> _DATA PROVIDED_:
$ cat src/rtl/ddr2_cmd_sched.sv
// DDR2 command scheduler: arbitrates refresh, write and read requests and
// sequences PRE/REF or ACT/WRA/RDA with down-counter spacing timers.
// Optional build macro DDR2_SCHED_RR_EN: read/write round-robin arbitration.
// Without it, writes have fixed priority over reads.
//
// state     | meaning
// WAIT_INIT | after reset, waiting for init_end
// IDLE      | arbitrating refresh / write / read
// PRE       | precharge-all being issued (with aref_ack)
// TRP       | waiting out tRP before REF
// REF       | auto-refresh being issued
// TRFC      | waiting out tRFC
// ACT       | activate of captured bank/row being issued
// TRCD      | waiting out tRCD before the column command
// RW        | WRA/RDA being issued (with wr_ack/rd_ack)
// TAP       | waiting out burst plus auto-precharge recovery
module ddr2_cmd_sched #(
  parameter int T_RP  = 3,
  parameter int T_RCD = 3,
  parameter int T_RFC = 26,
  parameter int T_AP  = 8
) (
  input  logic        ck,
  input  logic        rst_n,
  input  logic        init_end,
  input  logic        aref_req,
  output logic        aref_ack,
  input  logic        wr_req,
  output logic        wr_ack,
  input  logic [2:0]  wr_ba,
  input  logic [12:0] wr_row,
  input  logic [9:0]  wr_col,
  input  logic        rd_req,
  output logic        rd_ack,
  input  logic [2:0]  rd_ba,
  input  logic [12:0] rd_row,
  input  logic [9:0]  rd_col,
  output logic [3:0]  cmd,
  output logic [2:0]  ba,
  output logic [12:0] addr,
  output logic        busy
);

  localparam int T_MAX = (T_RFC > T_AP) ? T_RFC : T_AP;
  localparam int TW    = $clog2(T_MAX + 1) + 1;

  localparam logic [TW-1:0] TMR_ONE = TW'(1);

  localparam logic [3:0] CMD_NOP = 4'b0111;
  localparam logic [3:0] CMD_PRE = 4'b0010;
  localparam logic [3:0] CMD_REF = 4'b0001;
  localparam logic [3:0] CMD_ACT = 4'b0011;
  localparam logic [3:0] CMD_WRA = 4'b0100;
  localparam logic [3:0] CMD_RDA = 4'b0101;

  localparam logic [12:0] ADDR_ALL_BANKS = 13'h0400;

  typedef enum logic [3:0] {
    ST_WAIT_INIT,
    ST_IDLE,
    ST_PRE,
    ST_TRP,
    ST_REF,
    ST_TRFC,
    ST_ACT,
    ST_TRCD,
    ST_RW,
    ST_TAP
  } state_t;

  state_t        state_q, state_d;
  logic [TW-1:0] timer_q, timer_d;
  logic [3:0]    cmd_q, cmd_d;
  logic [2:0]    ba_q, ba_d;
  logic [12:0]   addr_q, addr_d;
  logic          aref_ack_q, aref_ack_d;
  logic          wr_ack_q, wr_ack_d;
  logic          rd_ack_q, rd_ack_d;
  logic          acc_wr_q, acc_wr_d;
  logic [2:0]    acc_ba_q, acc_ba_d;
  logic [12:0]   acc_row_q, acc_row_d;
  logic [9:0]    acc_col_q, acc_col_d;
  logic [1:0]    rst_sync_q, rst_sync_d;
  logic          rst_int_n;
  logic          grant_wr;

  // Reset asserts at once but releases two ck edges later, so the release
  // edge can never launch a command.
  always_comb rst_sync_d = {rst_sync_q[0], 1'b1};

  // Reset release synchroniser.
  always_ff @(posedge ck or negedge rst_n) begin
    if (!rst_n) rst_sync_q <= 2'b00;
    else        rst_sync_q <= rst_sync_d;
  end

  assign rst_int_n = rst_sync_q[1];

`ifdef DDR2_SCHED_RR_EN
  // rr_q high means the next contested grant goes to the write port.
  logic rr_q, rr_d;

  // Round-robin pointer register.
  always_ff @(posedge ck or negedge rst_int_n) begin
    if (!rst_int_n) rr_q <= 1'b1;
    else            rr_q <= rr_d;
  end

  assign grant_wr = wr_req & (~rd_req | rr_q);
`else
  assign grant_wr = wr_req;
`endif

  // Next-state, timer and registered-output decode.
  always_comb begin
    state_d    = state_q;
    timer_d    = timer_q;
    cmd_d      = CMD_NOP;
    ba_d       = 3'd0;
    addr_d     = 13'd0;
    aref_ack_d = 1'b0;
    wr_ack_d   = 1'b0;
    rd_ack_d   = 1'b0;
    acc_wr_d   = acc_wr_q;
    acc_ba_d   = acc_ba_q;
    acc_row_d  = acc_row_q;
    acc_col_d  = acc_col_q;
`ifdef DDR2_SCHED_RR_EN
    rr_d       = rr_q;
`endif
    case (state_q)
      ST_WAIT_INIT: begin
        if (init_end) state_d = ST_IDLE;
      end
      ST_IDLE: begin
        if (aref_req) begin
          state_d = ST_PRE;
        end else if (wr_req | rd_req) begin
          state_d   = ST_ACT;
          acc_wr_d  = grant_wr;
          acc_ba_d  = grant_wr ? wr_ba  : rd_ba;
          acc_row_d = grant_wr ? wr_row : rd_row;
          acc_col_d = grant_wr ? wr_col : rd_col;
`ifdef DDR2_SCHED_RR_EN
          rr_d      = ~grant_wr;
`endif
        end
      end
      ST_PRE: begin
        cmd_d      = CMD_PRE;
        addr_d     = ADDR_ALL_BANKS;
        aref_ack_d = 1'b1;
        if (T_RP <= 1) begin
          state_d = ST_REF;
        end else begin
          state_d = ST_TRP;
          timer_d = TW'(T_RP - 1);
        end
      end
      ST_TRP: begin
        timer_d = timer_q - TMR_ONE;
        if (timer_q <= TMR_ONE) state_d = ST_REF;
      end
      ST_REF: begin
        cmd_d   = CMD_REF;
        state_d = ST_TRFC;
        timer_d = TW'(T_RFC);
      end
      ST_TRFC: begin
        timer_d = timer_q - TMR_ONE;
        if (timer_q <= TMR_ONE) state_d = ST_IDLE;
      end
      ST_ACT: begin
        cmd_d  = CMD_ACT;
        ba_d   = acc_ba_q;
        addr_d = acc_row_q;
        if (T_RCD <= 1) begin
          state_d = ST_RW;
        end else begin
          state_d = ST_TRCD;
          timer_d = TW'(T_RCD - 1);
        end
      end
      ST_TRCD: begin
        timer_d = timer_q - TMR_ONE;
        if (timer_q <= TMR_ONE) state_d = ST_RW;
      end
      ST_RW: begin
        cmd_d    = acc_wr_q ? CMD_WRA : CMD_RDA;
        ba_d     = acc_ba_q;
        addr_d   = {3'b001, acc_col_q};
        wr_ack_d = acc_wr_q;
        rd_ack_d = ~acc_wr_q;
        state_d  = ST_TAP;
        timer_d  = TW'(T_AP);
      end
      ST_TAP: begin
        timer_d = timer_q - TMR_ONE;
        if (timer_q <= TMR_ONE) state_d = ST_IDLE;
      end
      default: begin
        state_d = ST_WAIT_INIT;
        timer_d = '0;
      end
    endcase
  end

  // State, timer, captured access and output registers.
  always_ff @(posedge ck or negedge rst_int_n) begin
    if (!rst_int_n) begin
      state_q    <= ST_WAIT_INIT;
      timer_q    <= '0;
      cmd_q      <= CMD_NOP;
      ba_q       <= 3'd0;
      addr_q     <= 13'd0;
      aref_ack_q <= 1'b0;
      wr_ack_q   <= 1'b0;
      rd_ack_q   <= 1'b0;
      acc_wr_q   <= 1'b0;
      acc_ba_q   <= 3'd0;
      acc_row_q  <= 13'd0;
      acc_col_q  <= 10'd0;
    end else begin
      state_q    <= state_d;
      timer_q    <= timer_d;
      cmd_q      <= cmd_d;
      ba_q       <= ba_d;
      addr_q     <= addr_d;
      aref_ack_q <= aref_ack_d;
      wr_ack_q   <= wr_ack_d;
      rd_ack_q   <= rd_ack_d;
      acc_wr_q   <= acc_wr_d;
      acc_ba_q   <= acc_ba_d;
      acc_row_q  <= acc_row_d;
      acc_col_q  <= acc_col_d;
    end
  end

  assign cmd      = cmd_q;
  assign ba       = ba_q;
  assign addr     = addr_q;
  assign aref_ack = aref_ack_q;
  assign wr_ack   = wr_ack_q;
  assign rd_ack   = rd_ack_q;
  assign busy     = (state_q != ST_IDLE);

endmodule
$ cat config.mk
export PLATFORM = sky130hd
export DESIGN_NAME = ddr2_cmd_sched
export DESIGN_NICKNAME = d
export VERILOG_FILES = /design/src/rtl/ddr2_cmd_sched.sv
export SDC_FILE = /design/constraint.sdc
export NUM_CORES = 1
export LEC_CHECK = 0
export BUFFER_PORTS_ARGS = -buffer_cell sky130_fd_sc_hd__buf_4
export CORE_AREA = 2 2 81 114
export DETAILED_ROUTE_END_ITERATION = 6
export DIE_AREA = 0 0 83 116
export SYNTH_ARGS = -nofsm -noshare
export SYNTH_HDL_FRONTEND = slang
export SYNTH_SLANG_ARGS = --single-unit
$ cat constraint.sdc
create_clock -name ck -period 2.7 [get_ports ck]
set_clock_uncertainty 0.1 [all_clocks]
set_input_delay 0.135 -clock ck [delete_from_list [all_inputs] [get_ports ck]]
set_output_delay 0.135 -clock ck [all_outputs]
set_load 0.01 [all_outputs]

> _TO DO_: Retype every line up to and including the one that contains "read/write round-robin arbitration.", beginning at the first line of the records, with no edits.

> _EXERCISE ANSWER_:
$ cat src/rtl/ddr2_cmd_sched.sv
// DDR2 command scheduler: arbitrates refresh, write and read requests and
// sequences PRE/REF or ACT/WRA/RDA with down-counter spacing timers.
// Optional build macro DDR2_SCHED_RR_EN: read/write round-robin arbitration.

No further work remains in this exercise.